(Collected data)
[src/rtl/sub_decoder_8_bits.sv]
`default_nettype none
// ============================================================================
// Module   : sub_decoder_8_bits
// Brief    : Recovers operand B = {cout,S} - A from a running-sum stream using
//            a bit-serial subtractor with valid/ready handshakes.
//            Optional macro SUB_DEC_ERR_COUNT_EN adds a saturating err_cnt.
// Revision : 1.0 - initial release
// ============================================================================
module sub_decoder_8_bits #(
    parameter int N = 8
) (
    input  logic         clk,
    input  logic         reset,
    input  logic         clr,
    input  logic         in_valid,
    output logic         in_ready,
    input  logic [N-1:0] s_in,
    input  logic         cout_in,
    output logic         out_valid,
    input  logic         out_ready,
    output logic [N-1:0] out_b,
    output logic [N-1:0] out_a,
    output logic         err
`ifdef SUB_DEC_ERR_COUNT_EN
    ,
    output logic [7:0]   err_cnt
`endif
);

    localparam int                c_cnt_w = $clog2(N + 1);
    localparam logic [c_cnt_w-1:0] c_last = c_cnt_w'(N);

    typedef enum logic [1:0] {
        S_IDLE = 2'd0,
        S_CALC = 2'd1,
        S_HOLD = 2'd2
    } state_t;

    state_t             r_state;
    state_t             w_next;
    logic [N-1:0]       r_a;
    logic [N:0]         r_m;
    logic [N:0]         r_sub;
    logic [N-1:0]       r_res;
    logic [c_cnt_w-1:0] r_cnt;
    logic               r_bw;

    logic               w_m_bit;
    logic               w_s_bit;
    logic               w_d;
    logic               w_bw_next;
    logic [N:0]         w_res_next;
    logic               w_last;

    assign in_ready  = (r_state == S_IDLE);
    assign out_valid = (r_state == S_HOLD);

    assign w_m_bit    = r_m[r_cnt];
    assign w_s_bit    = r_sub[r_cnt];
    assign w_d        = w_m_bit ^ w_s_bit ^ r_bw;
    assign w_bw_next  = (~w_m_bit & w_s_bit) | (~(w_m_bit ^ w_s_bit) & r_bw);
    assign w_res_next = {w_d, r_res};
    assign w_last     = (r_cnt == c_last);

    always_ff @(posedge clk or negedge reset) begin
        if (!reset) begin
            r_state <= S_IDLE;
        end else begin
            r_state <= w_next;
        end
    end

    always_comb begin
        w_next = r_state;
        if (clr) begin
            w_next = S_IDLE;
        end else begin
            case (r_state)
                S_IDLE:  if (in_valid)  w_next = S_CALC;
                S_CALC:  if (w_last)    w_next = S_HOLD;
                S_HOLD:  if (out_ready) w_next = S_IDLE;
                default: w_next = S_IDLE;
            endcase
        end
    end

    // Result bits enter at the top and move down; after N+1 shifts bit 0 is the LSB.
    always_ff @(posedge clk or negedge reset) begin
        if (!reset) begin
            r_a   <= '0;
            r_m   <= '0;
            r_sub <= '0;
            r_res <= '0;
            r_cnt <= '0;
            r_bw  <= 1'b0;
            out_b <= '0;
            out_a <= '0;
            err   <= 1'b0;
        end else if (clr) begin
            r_a <= '0;
        end else begin
            case (r_state)
                S_IDLE: begin
                    if (in_valid) begin
                        r_m   <= {cout_in, s_in};
                        r_sub <= {1'b0, r_a};
                        r_res <= '0;
                        r_cnt <= '0;
                        r_bw  <= 1'b0;
                    end
                end
                S_CALC: begin
                    r_res <= w_res_next[N:1];
                    r_bw  <= w_bw_next;
                    if (w_last) begin
                        out_b <= w_res_next[N-1:0];
                        out_a <= r_sub[N-1:0];
                        // Top bit set: above 2^N-1; final borrow: negative.
                        err   <= w_res_next[N] | w_bw_next;
                    end else begin
                        r_cnt <= r_cnt + 1'b1;
                    end
                end
                S_HOLD: begin
                    if (out_ready && !err) begin
                        r_a <= out_b;
                    end
                end
                default: ;
            endcase
        end
    end

`ifdef SUB_DEC_ERR_COUNT_EN
    always_ff @(posedge clk or negedge reset) begin
        if (!reset) begin
            err_cnt <= 8'd0;
        end else if (clr) begin
            err_cnt <= 8'd0;
        end else if ((r_state == S_HOLD) && out_ready && err && (err_cnt != 8'hFF)) begin
            err_cnt <= err_cnt + 8'd1;
        end
    end
`endif

endmodule
`default_nettype wire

*WHAT YOU NEED TO DO*: Please give back all of the records exactly as written.

*RESULT*:
[src/rtl/sub_decoder_8_bits.sv]
`default_nettype none
// ============================================================================
// Module   : sub_decoder_8_bits
// Brief    : Recovers operand B = {cout,S} - A from a running-sum stream using
//            a bit-serial subtractor with valid/ready handshakes.
//            Optional macro SUB_DEC_ERR_COUNT_EN adds a saturating err_cnt.
// Revision : 1.0 - initial release
// ============================================================================
module sub_decoder_8_bits #(
    parameter int N = 8
) (
    input  logic         clk,
    input  logic         reset,
    input  logic         clr,
    input  logic         in_valid,
    output logic         in_ready,
    input  logic [N-1:0] s_in,
    input  logic         cout_in,
    output logic         out_valid,
    input  logic         out_ready,
    output logic [N-1:0] out_b,
    output logic [N-1:0] out_a,
    output logic         err
`ifdef SUB_DEC_ERR_COUNT_EN
    ,
    output logic [7:0]   err_cnt
`endif
);

    localparam int                c_cnt_w = $clog2(N + 1);
    localparam logic [c_cnt_w-1:0] c_last = c_cnt_w'(N);

    typedef enum logic [1:0] {
        S_IDLE = 2'd0,
        S_CALC = 2'd1,
        S_HOLD = 2'd2
    } state_t;

    state_t             r_state;
    state_t             w_next;
    logic [N-1:0]       r_a;
    logic [N:0]         r_m;
    logic [N:0]         r_sub;
    logic [N-1:0]       r_res;
    logic [c_cnt_w-1:0] r_cnt;
    logic               r_bw;

    logic               w_m_bit;
    logic               w_s_bit;
    logic               w_d;
    logic               w_bw_next;
    logic [N:0]         w_res_next;
    logic               w_last;

    assign in_ready  = (r_state == S_IDLE);
    assign out_valid = (r_state == S_HOLD);

    assign w_m_bit    = r_m[r_cnt];
    assign w_s_bit    = r_sub[r_cnt];
    assign w_d        = w_m_bit ^ w_s_bit ^ r_bw;
    assign w_bw_next  = (~w_m_bit & w_s_bit) | (~(w_m_bit ^ w_s_bit) & r_bw);
    assign w_res_next = {w_d, r_res};
    assign w_last     = (r_cnt == c_last);

    always_ff @(posedge clk or negedge reset) begin
        if (!reset) begin
            r_state <= S_IDLE;
        end else begin
            r_state <= w_next;
        end
    end

    always_comb begin
        w_next = r_state;
        if (clr) begin
            w_next = S_IDLE;
        end else begin
            case (r_state)
                S_IDLE:  if (in_valid)  w_next = S_CALC;
                S_CALC:  if (w_last)    w_next = S_HOLD;
                S_HOLD:  if (out_ready) w_next = S_IDLE;
                default: w_next = S_IDLE;
            endcase
        end
    end

    // Result bits enter at the top and move down; after N+1 shifts bit 0 is the LSB.
    always_ff @(posedge clk or negedge reset) begin
        if (!reset) begin
            r_a   <= '0;
            r_m   <= '0;
            r_sub <= '0;
            r_res <= '0;
            r_cnt <= '0;
            r_bw  <= 1'b0;
            out_b <= '0;
            out_a <= '0;
            err   <= 1'b0;
        end else if (clr) begin
            r_a <= '0;
        end else begin
            case (r_state)
                S_IDLE: begin
                    if (in_valid) begin
                        r_m   <= {cout_in, s_in};
                        r_sub <= {1'b0, r_a};
                        r_res <= '0;
                        r_cnt <= '0;
                        r_bw  <= 1'b0;
                    end
                end
                S_CALC: begin
                    r_res <= w_res_next[N:1];
                    r_bw  <= w_bw_next;
                    if (w_last) begin
                        out_b <= w_res_next[N-1:0];
                        out_a <= r_sub[N-1:0];
                        // Top bit set: above 2^N-1; final borrow: negative.
                        err   <= w_res_next[N] | w_bw_next;
                    end else begin
                        r_cnt <= r_cnt + 1'b1;
                    end
                end
                S_HOLD: begin
                    if (out_ready && !err) begin
                        r_a <= out_b;
                    end
                end
                default: ;
            endcase
        end
    end

`ifdef SUB_DEC_ERR_COUNT_EN
    always_ff @(posedge clk or negedge reset) begin
        if (!reset) begin
            err_cnt <= 8'd0;
        end else if (clr) begin
            err_cnt <= 8'd0;
        end else if ((r_state == S_HOLD) && out_ready && err && (err_cnt != 8'hFF)) begin
            err_cnt <= err_cnt + 8'd1;
        end
    end
`endif

endmodule
`default_nettype wire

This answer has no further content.